Marginalized people do not have the luxury of believing that their own experiences are not real, are imagined, are a simple misunderstanding or a fluke. It is a privilege to be free of these experiences and so able to dismiss them as legitimate or valid or logical.

Because ignorance of others’ oppression is a benefit of privilege, privilege is ignorant and in denial of its own existence.

This is, at the root, at the most basic level, what is means to have privilege: it is a sense of entitlement, a sense of superiority, and it is the sense that one’s own life experience is the most accurate measure of the state of the world. It is the idea that one’s own problems are the only and most pressing problems. It is the idea that one’s life and attitudes are the norm and all variations are simple errors that ought to be corrected. It is the idea that other people must be what you think they ought to be, tailored to your preferences and needs to be complimentary to you, what you need, what you want, what you are not, and that those who do not fulfill this purpose are doing you real harm by being themselves rather than your fantasy of them. It is massively egocentric and dismissive of others as only privilege allows.
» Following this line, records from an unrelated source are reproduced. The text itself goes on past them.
### src/rtl/mem_access_pkg.sv
// Shared types, lane constants and lane-alignment helpers for the load/store unit.
package mem_access_pkg;

  typedef enum logic [1:0] {
    SZ_BYTE = 2'd0,
    SZ_HALF = 2'd1,
    SZ_WORD = 2'd2,
    SZ_RSVD = 2'd3
  } size_e;

  typedef enum logic [2:0] {
    ST_IDLE   = 3'd0,
    ST_ACCESS = 3'd1,
    ST_MERGE  = 3'd2,
    ST_WRITE  = 3'd3,
    ST_RESP   = 3'd4
  } state_e;

  // Byte lane offsets within a little-endian word
  localparam logic [1:0] LANE0 = 2'd0;
  localparam logic [1:0] LANE1 = 2'd1;
  localparam logic [1:0] LANE2 = 2'd2;
  localparam logic [1:0] LANE3 = 2'd3;

  // Pick the addressed byte/half out of a RAM word and sign/zero extend it
  function automatic logic [31:0] load_extend(input logic [31:0] word,
                                              input logic [1:0]  offset,
                                              input size_e       size,
                                              input logic        uns);
    logic [31:0] shifted;
    logic [31:0] res;
    shifted = word >> {offset, 3'b000};
    case (size)
      SZ_BYTE: res = uns ? {24'd0, shifted[7:0]}   : {{24{shifted[7]}}, shifted[7:0]};
      SZ_HALF: res = uns ? {16'd0, shifted[15:0]}  : {{16{shifted[15]}}, shifted[15:0]};
      SZ_WORD: res = word;
      default: res = 32'd0;
    endcase
    return res;
  endfunction

  // Replace the addressed byte/half lane of a RAM word with store data
  function automatic logic [31:0] store_merge(input logic [31:0] word,
                                              input logic [31:0] data,
                                              input logic [1:0]  offset,
                                              input size_e       size);
    logic [31:0] res;
    case (size)
      SZ_BYTE: begin
        case (offset)
          LANE0:   res = {word[31:8], data[7:0]};
          LANE1:   res = {word[31:16], data[7:0], word[7:0]};
          LANE2:   res = {word[31:24], data[7:0], word[15:0]};
          LANE3:   res = {data[7:0], word[23:0]};
          default: res = word;
        endcase
      end
      SZ_HALF: res = offset[1] ? {data[15:0], word[15:0]} : {word[31:16], data[15:0]};
      SZ_WORD: res = data;
      default: res = word;
    endcase
    return res;
  endfunction

endpackage

### src/rtl/mem_lane_align.sv
// Combinational lane alignment: load extraction/extension and store merge.
module mem_lane_align
  import mem_access_pkg::*;
(
  input  logic [31:0] word,
  input  logic [31:0] data,
  input  logic [1:0]  offset,
  input  size_e       size,
  input  logic        uns,
  output logic [31:0] load_data,
  output logic [31:0] merge_data
);

  assign load_data  = load_extend(word, offset, size, uns);
  assign merge_data = store_merge(word, data, offset, size);

endmodule

### src/rtl/mem_access_unit.sv
// Load/store front-end: one request at a time, read-modify-write for sub-word stores.
module mem_access_unit
  import mem_access_pkg::*;
#(
  parameter int RAM_WORDS = 64
) (
  input  logic        clk,
  input  logic        rst_n,
  input  logic        req_valid,
  output logic        req_ready,
  input  logic        req_we,
  input  logic [1:0]  req_size,
  input  logic        req_unsigned,
  input  logic [31:0] req_addr,
  input  logic [31:0] req_wdata,
  output logic        resp_valid,
  output logic [31:0] resp_rdata,
  output logic        resp_err,
  output logic [31:0] ram_addr,
  output logic        ram_enab,
  output logic [31:0] ram_wdata,
  input  logic [31:0] ram_rdata
);

  localparam logic [29:0] RAM_WORDS_W = 30'(RAM_WORDS);

  state_e      state_r;
  state_e      state_s;
  logic [31:0] addr_r;
  logic [31:0] wdata_r;
  size_e       size_r;
  logic        we_r;
  logic        uns_r;
  logic [31:0] resp_rdata_r;
  logic        resp_err_r;
  logic        accept_s;
  logic        req_err_s;
  logic [31:0] load_s;
  logic [31:0] merge_s;

  assign accept_s = req_valid && (state_r == ST_IDLE);

  // Request is rejected before touching RAM if misaligned, reserved size or out of range
  assign req_err_s = (req_size == SZ_RSVD)
                  || ((req_size == SZ_HALF) && req_addr[0])
                  || ((req_size == SZ_WORD) && (req_addr[1:0] != 2'b00))
                  || (req_addr[31:2] >= RAM_WORDS_W);

  mem_lane_align u_align (
    .word       (ram_rdata),
    .data       (wdata_r),
    .offset     (addr_r[1:0]),
    .size       (size_r),
    .uns        (uns_r),
    .load_data  (load_s),
    .merge_data (merge_s)
  );

  // State register
  always_ff @(posedge clk or negedge rst_n) begin
    if (!rst_n) begin
      state_r <= ST_IDLE;
    end else begin
      state_r <= state_s;
    end
  end

  // Next-state and state-decoded handshake / RAM strobe
  always_comb begin
    state_s    = state_r;
    req_ready  = 1'b0;
    resp_valid = 1'b0;
    ram_enab   = 1'b0;
    case (state_r)
      ST_IDLE: begin
        req_ready = 1'b1;
        if (accept_s) begin
          if (req_err_s) begin
            state_s = ST_RESP;
          end else if (!req_we) begin
            state_s = ST_ACCESS;
          end else if (req_size == SZ_WORD) begin
            state_s = ST_WRITE;
          end else begin
            state_s = ST_MERGE;
          end
        end else begin
          state_s = ST_IDLE;
        end
      end
      ST_ACCESS: state_s = ST_RESP;
      ST_MERGE:  state_s = ST_WRITE;
      ST_WRITE: begin
        ram_enab = 1'b1;
        state_s  = ST_RESP;
      end
      ST_RESP: begin
        resp_valid = 1'b1;
        state_s    = ST_IDLE;
      end
      default: state_s = ST_IDLE;
    endcase
  end

  // Request latches, merged write word and held response registers
  always_ff @(posedge clk or negedge rst_n) begin
    if (!rst_n) begin
      addr_r       <= 32'd0;
      wdata_r      <= 32'd0;
      size_r       <= SZ_BYTE;
      we_r         <= 1'b0;
      uns_r        <= 1'b0;
      resp_rdata_r <= 32'd0;
      resp_err_r   <= 1'b0;
    end else begin
      case (state_r)
        ST_IDLE: begin
          if (accept_s) begin
            addr_r       <= req_addr;
            wdata_r      <= req_wdata;
            size_r       <= size_e'(req_size);
            we_r         <= req_we;
            uns_r        <= req_unsigned;
            resp_rdata_r <= 32'd0;
            resp_err_r   <= req_err_s;
          end
        end
        ST_ACCESS: resp_rdata_r <= load_s;
        ST_MERGE:  wdata_r      <= merge_s;
        default: begin
        end
      endcase
    end
  end

  assign ram_addr   = {addr_r[31:2], 2'b00};
  assign ram_wdata  = wdata_r;
  assign resp_rdata = resp_rdata_r;
  assign resp_err   = resp_err_r;

endmodule

### config.mk
export PLATFORM = sky130hd
export DESIGN_NAME = mem_access_unit
export DESIGN_NICKNAME = d
export VERILOG_FILES = /design/src/rtl/mem_access_pkg.sv /design/src/rtl/mem_lane_align.sv /design/src/rtl/mem_access_unit.sv
export SDC_FILE = /design/constraint.sdc
export NUM_CORES = 1
export LEC_CHECK = 0
export CAP_MARGIN = 10
export CORE_AREA = 2 2 115 117
export DETAILED_ROUTE_END_ITERATION = 6
export DIE_AREA = 0 0 117 119
export MAX_ROUTING_LAYER = met4
export PLACE_DENSITY_LB_ADDON = 0.1
export SETUP_SLACK_MARGIN = 0.1
export SLEW_MARGIN = 20
export SYNTH_ARGS = -nofsm -noshare
export SYNTH_HDL_FRONTEND = slang
export SYNTH_SLANG_ARGS = --single-unit
### constraint.sdc
create_clock -name clk -period 2.9 [get_ports clk]
set_clock_uncertainty 0.15 [all_clocks]
set_input_delay 0.87 -clock clk [delete_from_list [all_inputs] [get_ports clk]]
set_output_delay 0.87 -clock clk [all_outputs]
set_load 0.01 [all_outputs]
Yosys cells after proc, flatten, opt, wreduce, memory -nomap -nowiden
Cells that the tools add are included.
{"block": "word_totals", "reg_bits": 103, "latch_bits": 0, "ram_bits": 0, "mem_bits_ro": 0, "inputBits": 103, "out_inout_bits": 100, "elab_cells": 63, "mem_count": 0}
{"block": "op_classes", "addsub": 0, "mul": 0, "div_mod_pow": 0, "order_cmp": 1, "eq_ne": 16, "n_shift": 1, "n_mux": 18, "bitwise": 0, "reduce_logical": 18}
{"cell": "one-hot mux 32 bit (3 select lines)", "count": 2}
{"cell": "two-way mux 32 bit", "count": 5}
{"cell": "one-hot mux 32 bit (2 select lines)", "count": 2}
{"cell": "one-hot mux 32 bit (4 select lines)", "count": 1}
{"cell": ">> shifter 32 x 5 -> 16 bit", "count": 1}
{"cell": ">= comparator 30 x 7 -> 1 bit (second input constant)", "count": 1}
{"cell": "equality test 2 bit (second input constant)", "count": 5}
{"cell": "one-hot mux 3 bit (3 select lines)", "count": 1}
{"cell": "equality test 2 x 1 -> 1 bit (second input constant)", "count": 3}
{"cell": "equality test 3 x 2 -> 1 bit (second input constant)", "count": 2}
{"cell": "two-way mux 3 bit", "count": 2}
{"cell": "inequality test 3 bit (second input constant)", "count": 2}
{"cell": "nonzero test 2 bit", "count": 3}
{"cell": "AND reduction 5 bit", "count": 1}
{"cell": "logical NOT 2 bit", "count": 2}
{"cell": "two-way mux 1 bit", "count": 4}
{"cell": "inequality test 2 bit (second input constant)", "count": 2}
{"cell": "AND reduction 2 bit", "count": 2}
{"cell": "AND reduction 4 bit", "count": 1}
{"cell": "equality test 3 x 1 -> 1 bit (second input constant)", "count": 1}
{"cell": "equality test 3 bit (second input constant)", "count": 1}
{"cell": "logical AND 1 bit", "count": 3}
{"cell": "logical NOT 3 bit", "count": 1}
{"cell": "logical OR 1 bit", "count": 3}
{"cell": "3 further kinds", "count": 3}

Depth between registers and ports, before layout
{"block": "logic_depth", "ltp_word": 8, "ltp_mapped": 7, "ltp_nobuf": 4}

By module
From an unflattened synthesis, not the netlist that was laid out.
{"block": "hier_totals", "hier_cells": 697, "hier_area_um2": 6054.6}
{"mod": "mem_access_unit", "n_inst": 1, "cells_per_inst": 488, "area_each_um2": 4514.3, "seq_area_each_um2": 2577.5}
{"mod": "mem_lane_align", "n_inst": 1, "cells_per_inst": 209, "area_each_um2": 1540.2, "seq_area_each_um2": 0.0}

Worst setup path after synthesis
No wires, ideal clock.
{"block": "synth_timing", "kind": "input to register", "from": "in req_addr[22]", "to": "reg resp_err_r, in the netlist resp_err", "setup_ns": 0.136, "t_arrival_ns": 2.080, "required_time_ns": 2.614, "setup_slack_ns": 0.534, "cell_stages": 4, "n_path_buf": 0, "path_cell_list": "or4_1 a211oi_1 nor4b_1 o21ai_0"}
{"block": "synth_via", "elab_chain_len": 2}
{"element": "start: declaration", "line": "mem_access_unit.sv:14", "rtl": "input logic [31:0] req_addr,"}
{"element": ">= comparator 30 x 7 -> 1 bit", "line": "mem_access_unit.sv:47", "rtl": "|| (req_addr[31:2] >= RAM_WORDS_W);"}
{"element": "logical OR 1 bit", "line": "mem_access_unit.sv:47"}
{"element": "end signal: assignment", "line": "mem_access_unit.sv:125", "rtl": "resp_err_r <= req_err_s;"}
{"element": "end: declaration", "line": "mem_access_unit.sv:35", "rtl": "logic resp_err_r;"}
No other way between the ends.
A chain may end at the register's enable or synchronous reset.

Worst setup path in the final report
{"block": "layout_timing", "from": "reg state_r[1]", "to": "out ram_enab"}
{"block": "layout_via", "elab_chain_len": 2}
{"element": "start: declaration", "line": "mem_access_unit.sv:27", "rtl": "state_e state_r;"}
{"element": "start signal: assignment", "line": "mem_access_unit.sv:64", "rtl": "state_r <= state_s;"}
{"element": "equality test 3 x 2 -> 1 bit", "line": "mem_access_unit.sv:74", "rtl": "case (state_r)"}
{"element": "two-way mux 1 bit", "line": "mem_access_unit.sv:74"}
{"element": "end: declaration", "line": "mem_access_unit.sv:20", "rtl": "output logic ram_enab,"}
No other way between the ends.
In reality it becomes more complicated. The way that this is expressed in the real world is reinforced by racist, classist, sexist institutions which give very real benefits to the privileged at the expense of the oppressed. Because the white heterosexual middle-class man is “normal”, therefore “good”, everyone else has to work extra hard in order to be the same, or to conform to his expectations — however, becoming what one is not is impossible, and so women, people of color, etc., etc., will never be quite “good” enough. At most they are pretenders. They are still Other. At best they are seen as imitating the Default, at worst they are seen as dangerous and revolutionary and out of their place.

That is what I mean when I use this word.